The Next Chapter: Just Kira
“So what are you going to do once this is all over?” This is a question I am asked daily as my year of being Miss America nears the end.
The truth is, when I came to the Miss America Competition in September 2014, I thought I had it all figured out. It turns out this 24 year-old doesn’t have all the answers to life’s biggest questions. Which in all honestly, is a bit unsettling. While this year has been the most exhilarating thus far of my short life, it also matures you beyond measure. Said maturity has lead to a significant re-evaluation of my life, my future goals and questioning all that I thought I was sure of.
Do I really want to spend the next few years in law school? Do I even want to be a lawyer? Maybe business school is the better path. Do I want to continue advocacy full time? What about a career in the entertainment industry? Maybe, maybe, maybe… these scenarios play constantly in my brain.

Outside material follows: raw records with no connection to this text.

File: src/hw/dac_pkg.sv
// shared constants for the serial converter front end
// assumes a single 250 MHz system clock and an AHB-Lite register bus
package dac_pkg;

  // ---------------------------------------------------------------
  // serial word layout
  // ---------------------------------------------------------------
  localparam int WORD_BITS = 16;
  localparam int DATA_BITS = 12;
  localparam int COUNT_BITS = 5;
  localparam logic [COUNT_BITS-1:0] WORD_EDGES = 5'h10;
  localparam logic [COUNT_BITS-1:0] LAST_EDGE_COUNT = 5'h0F;
  localparam logic [COUNT_BITS-1:0] COUNT_RESET = 5'h00;
  localparam logic [WORD_BITS-1:0] SHIFT_RESET = 16'h0000;
  localparam logic [DATA_BITS-1:0] LATCH_RESET = 12'h000;
  localparam logic [DATA_BITS-1:0] CODE_RESET = 12'h000;
  localparam logic [DATA_BITS-1:0] MSB_FLIP = 12'h800;

  // ---------------------------------------------------------------
  // synchronised pin vector positions
  // ---------------------------------------------------------------
  localparam int PIN_COUNT = 6;
  localparam int PIN_SCLK = 0;
  localparam int PIN_FRAME = 1;
  localparam int PIN_DATA = 2;
  localparam int PIN_LOAD = 3;
  localparam int PIN_CLEAR = 4;
  localparam int PIN_CHAIN = 5;
  // idle level of each pin: clocks, frame, strobes high
  localparam logic [PIN_COUNT-1:0] PIN_IDLE = 6'h1B;

  // ---------------------------------------------------------------
  // register map, byte addresses
  // ---------------------------------------------------------------
  localparam int ADDR_BITS = 8;
  localparam logic [ADDR_BITS-1:0] CTRL_ADDR = 8'h00;
  localparam logic [ADDR_BITS-1:0] STATUS_ADDR = 8'h04;
  localparam logic [ADDR_BITS-1:0] LATCH_ADDR = 8'h08;
  localparam logic [ADDR_BITS-1:0] CODE_ADDR = 8'h0C;
  localparam logic [ADDR_BITS-1:0] SHIFT_ADDR = 8'h10;
  localparam int CTRL_FORMAT_BIT = 0;
  localparam int CTRL_BIPOLAR_BIT = 1;
  localparam logic [1:0] CTRL_RESET = 2'h0;
  localparam int STAT_AUTO_BIT = 0;
  localparam int STAT_FRAME_BIT = 1;
  localparam int STAT_CLEAR_BIT = 2;
  localparam int STAT_CHAIN_BIT = 3;
  localparam int STAT_COUNT_LSB = 4;
  localparam logic [31:0] RDATA_RESET = 32'h0000_0000;
  localparam logic [1:0] HTRANS_NONSEQ = 2'h2;
  localparam logic [2:0] HSIZE_WORD = 3'h2;

  // core code: straight binary fraction of the output span
  function automatic logic [DATA_BITS-1:0] core_code(
    input logic [DATA_BITS-1:0] latch,
    input logic format_select,
    input logic bipolar
  );
    if (bipolar && format_select)
    begin
      core_code = latch ^ MSB_FLIP;
    end
    else
    begin
      core_code = latch;
    end
  endfunction

endpackage

File: src/hw/pin_if.sv
// synchronised pin levels and edge pulses between the pin stage and the core
// assumes both ends run on the one system clock
`timescale 1ns/10ps
interface pin_if;
  import dac_pkg::*;
  logic [PIN_COUNT-1:0] level;
  logic sclk_fall;
  logic frame_fall;
  logic load_fall;

  modport sync_end (output level, output sclk_fall, output frame_fall, output load_fall);
  modport core_end (input level, input sclk_fall, input frame_fall, input load_fall);
endinterface

File: src/hw/pin_sync.sv
// two-flop synchronisers for all six pins plus falling edge detection on clock, frame and load
// assumes raw pins are asynchronous to clock
`timescale 1ns/10ps
module pin_sync
  import dac_pkg::*;
(
  input wire logic clock,
  input wire logic sys_rst,
  input wire logic [dac_pkg::PIN_COUNT-1:0] pins_raw,
  pin_if.sync_end pins
);

  logic [PIN_COUNT-1:0] meta_q;
  logic [PIN_COUNT-1:0] meta_d;
  logic [PIN_COUNT-1:0] sync_q;
  logic [PIN_COUNT-1:0] sync_d;
  logic [PIN_COUNT-1:0] prev_q;
  logic [PIN_COUNT-1:0] prev_d;

  // ---------------------------------------------------------------
  // synchroniser chain
  // ---------------------------------------------------------------
  // first stage feeds only the second stage
  always_comb
  begin
    meta_d = pins_raw;
    sync_d = meta_q;
    prev_d = sync_q;
  end

  always_ff @(posedge clock)
  begin
    if (sys_rst)
    begin
      meta_q <= PIN_IDLE;
      sync_q <= PIN_IDLE;
      prev_q <= PIN_IDLE;
    end
    else
    begin
      meta_q <= meta_d;
      sync_q <= sync_d;
      prev_q <= prev_d;
    end
  end

  // ---------------------------------------------------------------
  // edge pulses
  // ---------------------------------------------------------------
  assign pins.level = sync_q;
  assign pins.sclk_fall = prev_q[PIN_SCLK] & ~sync_q[PIN_SCLK];
  assign pins.frame_fall = prev_q[PIN_FRAME] & ~sync_q[PIN_FRAME];
  assign pins.load_fall = prev_q[PIN_LOAD] & ~sync_q[PIN_LOAD];

endmodule

File: src/hw/serial_dac_input_logic.sv
// serial input shift register, converter latch and register slave
// assumes link pins asynchronous to clock, host period well above 16 ns
// Behaviour
// - low clear forces latch to zeros
// - zero code gives zero or most negative
// - unipolar coding is straight binary
// - bipolar with format high is two's complement
// - bipolar format low: offset binary, passed without MSB inversion
// - sixteen-bit word sampled on falling clock
// - link is clock, data, frame select
// - automatic or strobe-driven latch update
// - strobe low: load on sixteenth edge
// - standalone passes only sixteen edges
// - strobe high at frame start: strobe loads
// - four ignored bits, then data MSB first
// - chain mode: no gating, bits emerge out
`timescale 1ns/10ps
module serial_dac_input_logic
  import dac_pkg::*;
(
  input wire logic clock,
  input wire logic sys_rst,
  input wire logic shift_clock,
  input wire logic serial_in,
  input wire logic host_transmit_frame_n,
  input wire logic latch_load_n,
  input wire logic latch_clear_n,
  input wire logic chain_enable,
  output logic serial_out,
  output logic [dac_pkg::DATA_BITS-1:0] dac_code,
  input wire logic hsel,
  input wire logic [31:0] haddr,
  input wire logic [1:0] htrans,
  input wire logic hwrite,
  input wire logic [2:0] hsize,
  input wire logic [31:0] hwdata,
  input wire logic hready,
  output logic [31:0] hrdata,
  output logic hreadyout,
  output logic hresp
);
  import dac_pkg::*;

  pin_if pins ();

  logic [PIN_COUNT-1:0] pins_raw;
  logic frame_n;
  logic chain;
  logic clear_active;
  logic load_level_n;
  logic data_bit;

  logic [WORD_BITS-1:0] shift_q;
  logic [WORD_BITS-1:0] shift_d;
  logic [COUNT_BITS-1:0] count_q;
  logic [COUNT_BITS-1:0] count_d;
  logic [COUNT_BITS-1:0] count_base;
  logic auto_q;
  logic auto_d;
  logic [DATA_BITS-1:0] latch_q;
  logic [DATA_BITS-1:0] latch_d;
  logic sout_q;
  logic sout_d;
  logic [DATA_BITS-1:0] code_q;
  logic [DATA_BITS-1:0] code_d;
  logic pass_edge;
  logic auto_load;
  logic strobe_load;

  logic [1:0] ctrl_q;
  logic [1:0] ctrl_d;
  logic wr_pend_q;
  logic wr_pend_d;
  logic [ADDR_BITS-1:0] wr_addr_q;
  logic [ADDR_BITS-1:0] wr_addr_d;
  logic [31:0] rdata_q;
  logic [31:0] rdata_d;
  logic [31:0] status_word;
  logic bus_take;

  // ---------------------------------------------------------------
  // pin synchronisers
  // ---------------------------------------------------------------
  // six pins: the three link pins plus load, clear and chain
  always_comb
  begin
    pins_raw = '0;
    pins_raw[PIN_SCLK] = shift_clock;
    pins_raw[PIN_FRAME] = host_transmit_frame_n;
    pins_raw[PIN_DATA] = serial_in;
    pins_raw[PIN_LOAD] = latch_load_n;
    pins_raw[PIN_CLEAR] = latch_clear_n;
    pins_raw[PIN_CHAIN] = chain_enable;
  end

  pin_sync u_pin_sync (
    .clock(clock),
    .sys_rst(sys_rst),
    .pins_raw(pins_raw),
    .pins(pins)
  );

  assign frame_n = pins.level[PIN_FRAME];
  assign chain = pins.level[PIN_CHAIN];
  assign clear_active = ~pins.level[PIN_CLEAR];
  assign load_level_n = pins.level[PIN_LOAD];
  assign data_bit = pins.level[PIN_DATA];

  // ---------------------------------------------------------------
  // serial shift path and latch
  // ---------------------------------------------------------------
  always_comb
  begin
    // a new frame restarts the edge count
    count_base = pins.frame_fall ? COUNT_RESET : count_q;
    pass_edge = pins.sclk_fall & ~frame_n & (chain | (count_base < WORD_EDGES));
    shift_d = pass_edge ? {shift_q[WORD_BITS-2:0], data_bit} : shift_q;
    count_d = count_base;
    if (pass_edge && count_base < WORD_EDGES)
    begin
      count_d = count_base + 5'h01;
    end
    auto_d = pins.frame_fall ? ~load_level_n : auto_q;
    auto_load = pass_edge & auto_d & (count_base == LAST_EDGE_COUNT);
    strobe_load = pins.load_fall & ~auto_q & frame_n;
    latch_d = latch_q;
    if (auto_load || strobe_load)
    begin
      latch_d = shift_d[DATA_BITS-1:0];
    end
    if (clear_active)
    begin
      latch_d = LATCH_RESET;
    end
    sout_d = chain ? shift_d[WORD_BITS-1] : 1'b0;
    code_d = core_code(latch_d, ctrl_q[CTRL_FORMAT_BIT], ctrl_q[CTRL_BIPOLAR_BIT]);
  end

  always_ff @(posedge clock)
  begin
    if (sys_rst)
    begin
      shift_q <= SHIFT_RESET;
      count_q <= WORD_EDGES;
      auto_q <= 1'b0;
      latch_q <= LATCH_RESET;
      sout_q <= 1'b0;
      code_q <= CODE_RESET;
    end
    else
    begin
      shift_q <= shift_d;
      count_q <= count_d;
      auto_q <= auto_d;
      latch_q <= latch_d;
      sout_q <= sout_d;
      code_q <= code_d;
    end
  end

  assign serial_out = sout_q;
  assign dac_code = code_q;

  // ---------------------------------------------------------------
  // AHB-Lite register slave
  // ---------------------------------------------------------------
  always_comb
  begin
    status_word = '0;
    status_word[STAT_AUTO_BIT] = auto_q;
    status_word[STAT_FRAME_BIT] = ~frame_n;
    status_word[STAT_CLEAR_BIT] = clear_active;
    status_word[STAT_CHAIN_BIT] = chain;
    status_word[STAT_COUNT_LSB +: COUNT_BITS] = count_q;
  end

  // address phase decode, write lands in the data phase
  always_comb
  begin
    bus_take = hsel & hready & (htrans == HTRANS_NONSEQ) & (hsize == HSIZE_WORD);
    wr_pend_d = bus_take & hwrite;
    wr_addr_d = bus_take ? haddr[ADDR_BITS-1:0] : wr_addr_q;
    ctrl_d = ctrl_q;
    if (wr_pend_q && wr_addr_q == CTRL_ADDR)
    begin
      ctrl_d = hwdata[1:0];
    end
    rdata_d = RDATA_RESET;
    if (bus_take && !hwrite)
    begin
      unique case (haddr[ADDR_BITS-1:0])
        CTRL_ADDR: rdata_d = 32'(ctrl_q);
        STATUS_ADDR: rdata_d = status_word;
        LATCH_ADDR: rdata_d = {20'h0_0000, latch_q};
        CODE_ADDR: rdata_d = {20'h0_0000, code_q};
        SHIFT_ADDR: rdata_d = {16'h0000, shift_q};
        default: rdata_d = RDATA_RESET; // unmapped reads as zero
      endcase
    end
  end

  always_ff @(posedge clock)
  begin
    if (sys_rst)
    begin
      ctrl_q <= CTRL_RESET;
      wr_pend_q <= 1'b0;
      wr_addr_q <= CTRL_ADDR;
      rdata_q <= RDATA_RESET;
    end
    else
    begin
      ctrl_q <= ctrl_d;
      wr_pend_q <= wr_pend_d;
      wr_addr_q <= wr_addr_d;
      rdata_q <= rdata_d;
    end
  end

  assign hrdata = rdata_q;
  assign hreadyout = 1'b1; // zero wait states
  assign hresp = 1'b0; // always OKAY

endmodule

File: config.mk
export PLATFORM = sky130hd
export DESIGN_NAME = serial_dac_input_logic
export DESIGN_NICKNAME = d
export VERILOG_FILES = /design/src/hw/dac_pkg.sv /design/src/hw/pin_if.sv /design/src/hw/pin_sync.sv /design/src/hw/serial_dac_input_logic.sv
export SDC_FILE = /design/constraint.sdc
export NUM_CORES = 1
export LEC_CHECK = 0
export ABC_AREA = 1
export BUFFER_PORTS_ARGS = -buffer_cell sky130_fd_sc_hd__buf_2
export CORE_ASPECT_RATIO = 1.1
export CORE_MARGIN = 2
export CORE_UTILIZATION = 44
export DETAILED_ROUTE_END_ITERATION = 6
export PLACE_DENSITY = 0.74
export SYNTH_ARGS = -nofsm -noshare
export SYNTH_HDL_FRONTEND = slang
export SYNTH_SLANG_ARGS = --single-unit
File: constraint.sdc
create_clock -name clock -period 1.9 [get_ports clock]
set_clock_uncertainty 0.2 [all_clocks]
set_input_delay 0.285 -clock clock [delete_from_list [all_inputs] [get_ports clock]]
set_output_delay 0.285 -clock clock [all_outputs]
set_load 0.02 [all_outputs]
# After elaboration in Yosys (flattened, before gate mapping)
# Cells that the tools add are included.
# classes
n_mux,8
eq_ne,7
n_addsub,1
n_bitwise,22
reduce_logical,10
magnitude_cmp,1
# ops
cell,n
$pmux 16 s5,1
$mux 12,3
$eq 8x4->1 const B,2
$logic_not 8->1,2
$mux 16,1
$and 1x1->1,13
$mux 5,2
$eq 8x3->1 const B,1
$eq 8x5->1 const B,1
$not 1->1,8
$add 5x1->5 const B,1
$eq 5x4->1 const B,1
$lt 5x5->1 const B,1
$logic_and 1x1->1,4
$reduce_or 2->1,2
$eq 3x2->1 const B,1
$eq 2x2->1 const B,1
$logic_not 1->1,1
$logic_or 1x1->1,1
$mux 1,1
$or 1x1->1,1
# totals
in_bits,80
out_inout_bits,47
elab_cells,63
regBits,106

# Longest topological paths before layout
# logic_depth
depth_word,13
mapped_depth,16
ltp_nobuf,16

# Modules after synthesis
# From an unflattened synthesis, not the netlist that was laid out.
# hier_totals
hier_cells,446
hier_area_um2,3345.7
# modules_own_cells
mod,area_each_um2,instances,cells_per_inst
serial_dac_input_logic,2892.8,1,393
pin_sync,452.9,1,53

# Worst setup path after synthesis
# Ideal clock, no wire load.
# synth_timing
path_kind,register -> register
start,register u_pin_sync.sync_q[1] (netlist: u_pin_sync.pins.level[1])
end,register latch_q[10]
n_path_buf,1
arrival_ns,1.802
setup_ns,0.086
path_stages_with_launch,16
slack_ns,-0.187
cell_sequence,dfxtp_1 > inv_2 > nand2_4 > inv_1 > nor2_1 > ha_1 > inv_1 > nor3_1 > ha_1 > inv_1 > nor2_4 > nand2_4 > nand2_4 > buf_6 > nor2_1 > a211oi_1
# synth_between
elab_chain_cells,11
# synth_lines
element,line,text
from (decl),pin_sync.sv:15,logic [PIN_COUNT-1:0] sync_q;
from (signal assigned),pin_sync.sv:42,sync_q <= sync_d;
$not 1->1,"pin_sync.sv:52, serial_dac_input_logic.sv:116",
$and 1x1->1,pin_sync.sv:52,assign pins.frame_fall = prev_q[PIN_FRAME] & ~sync_q[PIN_FRAME];
$mux 5,serial_dac_input_logic.sv:115,count_base = pins.frame_fall ? COUNT_RESET : count_q;
$lt 5x5->1,serial_dac_input_logic.sv:116,pass_edge = pins.sclk_fall & ~frame_n & (chain | (count_base < WORD_EDGES));
$or 1x1->1,serial_dac_input_logic.sv:116,
$and 1x1->1,serial_dac_input_logic.sv:116,
$and 1x1->1 (2 in a row),serial_dac_input_logic.sv:124,auto_load = pass_edge & auto_d & (count_base == LAST_EDGE_COUNT);
$logic_or 1x1->1,serial_dac_input_logic.sv:127,if (auto_load || strobe_load)
$mux 12 (*),serial_dac_input_logic.sv:127,
$mux 12 (*),serial_dac_input_logic.sv:131,if (clear_active)
to (signal assigned),serial_dac_input_logic.sv:155,latch_q <= latch_d;
to (decl),serial_dac_input_logic.sv:60,logic [DATA_BITS-1:0] latch_q;
# Mark *: on every way between the ends. The rest lies on a longest branch, timed or not.
# A chain may end at the register's enable or synchronous reset.

# Worst setup path after layout
# layout_timing
start,register u_pin_sync.sync_q[1] (netlist: u_pin_sync.pins.level[1])
end,register code_q[11] (netlist: dac_code[11])
# layout_between
elab_chain_cells,13
# layout_lines
element,line,text
$not 1->1,"pin_sync.sv:52, serial_dac_input_logic.sv:116",
$and 1x1->1,pin_sync.sv:52,
$mux 5,serial_dac_input_logic.sv:115,
$lt 5x5->1,serial_dac_input_logic.sv:116,
$or 1x1->1,serial_dac_input_logic.sv:116,
$and 1x1->1,serial_dac_input_logic.sv:116,
$and 1x1->1 (2 in a row),serial_dac_input_logic.sv:124,
$logic_or 1x1->1,serial_dac_input_logic.sv:127,
$mux 12 (*),serial_dac_input_logic.sv:127,
$mux 12 (*),serial_dac_input_logic.sv:131,
$not 1->1 (no source line),-,
$mux 12 (*),dac_pkg.sv:59,if (bipolar && format_select)
to (signal assigned),serial_dac_input_logic.sv:157,code_q <= code_d;
to (decl),serial_dac_input_logic.sv:64,logic [DATA_BITS-1:0] code_q;
# Marked as above.

==> flow_metrics.py <==
metrics = {
    "sta": {
        "finalSetupViolCount": 13,
        "fin_ws_ns": -0.1695,
        "worstMarginPinSlew_ns": 0.5834,
        "finalCritPeriodShare_pct": 108.9,
        "hold_viol": 0,
        "rsz0062_at_grt": "yes",
        "fin_crit_ns": 2.069,
        "relSlewSlack_pct": 60.99,
        "slew_viol_final": 0,
        "clock.fmax_mhz": 483.2,
        "timing.hold.ws_ns": 0.01880,
    },
    "die": {
        "core_um2": 7391,
        "die_w_um": 86.79,
        "die_y_um": 95.06,
        "io_pins": 127,
        "die_area_um2": 8250,
        "placementRows": 33,
        "initial_core_util_pct": 44.88,
    },
    "clock_tree": {
        "clock_path_buffers": 2,
        "path_clk_slew_ns": 0.07,
        "clkLatencyLatePin_ns": 0.34,
        "cts_tree": "built",
        "numCtsBuffers": 9,
        "cts_max_level": 3,
        "clock-root-buffer": "clkbuf_8",
        "clock_sinks": 78,
    },
    "critical_path": {
        "cp_slowest_cell": "dfxtp_2",
        "worst-path-buf-inv": 4,
        "worst_setup_path_start_kind": "register",
        "max_stage_delay_ns": 0.34,
        "crit_arrival_ns": 2.15,
        "required_ns": 1.99,
        "path_class": "register to register",
        "cp_cell_sequence": "inv_2 -> nand2_4 -> inv_4 -> nor2_4 -> ha_4 -> inv_2 -> nor3_2 -> ha_2 -> inv_2 -> nor2_4 -> nand2_4 -> nand2_8 -> nand2_1 -> nand4_1 -> nand2_1 -> nor2_1",
        "cp_common_cell": "inv_2",
        "reg2reg_from": "u_pin_sync.pins.level[1]",
        "path_max_fanout": 6,
        "end_kind": "register",
        "crit_start": "u_pin_sync.pins.level[1]",
        "critPathTopFamily": "simple AND/OR/NAND/NOR gates",
    },
    "route": {
        "dr.pass1.iters": 4,
        "dr_total_vias": 2888,
        "drt_wl_total_mm": 7.483,
        "drtAntennaViolNets": 0,
        "wire_per_inst_um": 12.70,
        "viasPerCell": 4.903,
        "drc": 0,
        "drtIter0Drc": 223,
    },
    "synthesis": {
        "synth_seq_area_share_pct": 47.08,
        "synth-edff-count": 0,
        "synth_area_per_cell_um2": 7.805,
        "yosys.area.top_type_share_pct": 47.08,
        "yosysMostFrequentCell": "dfxtp_1",
        "async_flop_share_pct": 0,
        "synthDistinctLibCells": 35,
        "yosysWarnings": 0,
        "synth_top_flop_cell": "dfxtp_1",
        "ys_seq_elements": 78,
        "ys_top_cells_by_count": "dfxtp_1, nor2_1, nand2_1",
        "synthCells": 425,
        "synth_area_leader_cell": "dfxtp_1",
        "syn-cell-area_um2": 3317,
        "ys_top_cells_by_area": "dfxtp_1, nor2_1, buf_4, nand2_1, o21ai_0",
    },
    "status": {
        "status": "finished, violations left",
        "violations": "negative setup slack",
    },
    "power_and_ir_drop": {
        "seq_power_share_pct": 53.3,
        "powerDensity_nw_per_um2": 776.4,
        "pwr-share-clk_pct": 38.9,
        "p_leak_nw": 1.865,
        "sw_frac_of_total_pct": 23.81,
        "switchingPower_mw": 0.7515,
        "vdd_drop_max_v": 0.0004654,
        "p_int_mw": 2.405,
        "p_comb_share_pct": 7.8,
    },
    "layout": {
        "drive_gt1_share_pct": 30.28,
        "utilization_pct": 55.00,
        "fillCellCount": 662,
        "antenna_cells": 0,
        "synthToLayoutAreaGrowth_pct": 22.56,
        "fin_nets": 579,
    },
    "place": {
        "dp_hpwl_mm": 4.830,
        "port_buffers": 54,
        "place_congestion": 0.8531,
    },
    "grt": {
        "grt_usage_pct": 18.81,
        "antenna_found_initial": 0,
        "grt_max_degree": 30,
        "grt.overflow.total": 0,
        "grt_pass1_wl_mm": 12.12,
        "grt_pass1_vias": 2689,
    },
    "job": {
        "max-cap-violations": 0,
    },
    "worst_hold_path": {
        "hold_class": "input pin to register",
        "hp-start": "haddr[7]",
    },
}
flip-flops by register name, summed over array words and instances (netlist names), 2 cells and up:
name / cells
shift_q: 16
u_pin_sync.meta_q: 6
ctrl_q: 2
hrdata: 16
latch_q: 12
u_pin_sync.pins.level: 6
u_pin_sync.prev_q: 3
count_q: 5
wr_addr_q: 8
layout make-up:
type / count / area (µm²) / area share, %
clock buffers: 14 / 192.7 / 4.740
clock inverters: 2 / 12.51 / 0.3078
inverters: 51 / 196.4 / 4.832
multi-input cells: 272 / 1441 / 35.46
flip-flops and latches: 78 / 1563 / 38.44
well taps: 87 / 108.9 / 2.678
repair buffers: 85 / 550.5 / 13.54
power groups by stage:
stage	Clock (mW)	Sequential (mW)	Combinational [mW]
after floorplan	0	1.71	0.182
final	1.23	1.68	0.247
after detailed placement	0	1.72	0.210
after global placement	0	1.72	0.206
after CTS	1.24	1.68	0.236
after global routing	1.32	1.68	0.274
tightest hold or removal path, delay by kind of cell:
family / cells / cell delay, ns
buf+inv: 1 / 0.09
simple gates: 1 / 0.08
compound gates: 1 / 0.08
timing repair:
item / CTS / global route
setup buffers: 2 / 2
gates cloned: 2 / 1
endpoints found under the hold margin: 9 / 0
resized for setup: 14 / 18
pin swaps: 4 / 14
hold buffers: 9 / 0
endpoints found under the setup margin: 13 / 31
kinds of logic after synthesis:
family          after synthesis  share of synthesized area (%)
simple gates                176                          24.63
fa+ha+maj                     2                         0.7543
buf+inv                      94                          15.50
flops                        78                          47.08
compound gates               73                          11.81
other cells                   2                         0.2264
layer usage:
layer / track usage (%) / vias up / part of all wire [%]
met2: 30.85 / 116 / 49
met3: 4.675 / 19 / 7.0
met4: 7.682 / 0 / 2.7
li1: - / 1444 / -
met5: 0 / - / 0
met1: 23.59 / 1309 / 41
per-stage QoR:
stage / setup TNS, ns / cell area [µm²] / cells / setup WS, ns / power (mW)
global route: -3.463 / 4065 / 589 / -0.3094 / 3.280
finish: -1.759 / 4065 / 589 / -0.1695 / 3.156
CTS: -0.9824 / 3976 / 586 / -0.1177 / 3.160
detailed placement: -1.938 / 3610 / 557 / -0.2161 / 1.928
floorplan: -0.3558 / 3391 / 441 / -0.05604 / 1.897
global placement: -1.236 / 3610 / 557 / -0.1565 / 1.924
path summary, 6_finish.rpt:
path	to	slack [ns]	depth (start not counted)
setup / recovery	dac_code[11]	-0.17	16
hold / removal	wr_addr_q[7]	0.02	3
setup reg to reg	dac_code[11]	-0.17	16
hold reg to reg	u_pin_sync.pins.level[2]	0.21	2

Becoming Miss America opens you up to a plethora of opportunities and exposes you to things you never thought imaginable. Suddenly, everything you thought you knew and wanted is questioned and your life is turned upside down in the best possible way. So when people ask me what it is that I want to do with my life, my response is usually something along the line of: “I’ll get back to you on that one.”
And I’ve realized that’s ok! My post-“sparkly hat” calendar is filling up with appearance requests and I will be very busy no matter what direction I choose to go. What I do know is this — I will always be an advocate for DV awareness and women’s empowerment. I will always be a part of my CMN Hospitals family. I will always support and promote the USO. I will always promote and give back to the Miss America Organization, and I will most definitely be using my scholarship money for a graduate degree. And I know in my heart that I will be just fine.
I’m obviously not the only person in the world that doesn’t have it all figured out. And I’m sure that there are many successful people out there who faced the same challenge in their early 20’s. What I’ve found is that as long as you open yourself up to opportunity, then you can’t go wrong. I’m going to take the advice that I give to others — find the path that is best for YOU and you alone.
Regardless of what you want, where you go, or who you want to be, those that truly love you will support you no matter what happens. So, I dare you to throw caution to the wind and live your life! That’s what I’m going to do and I can’t wait to see what my future blogs will have to say!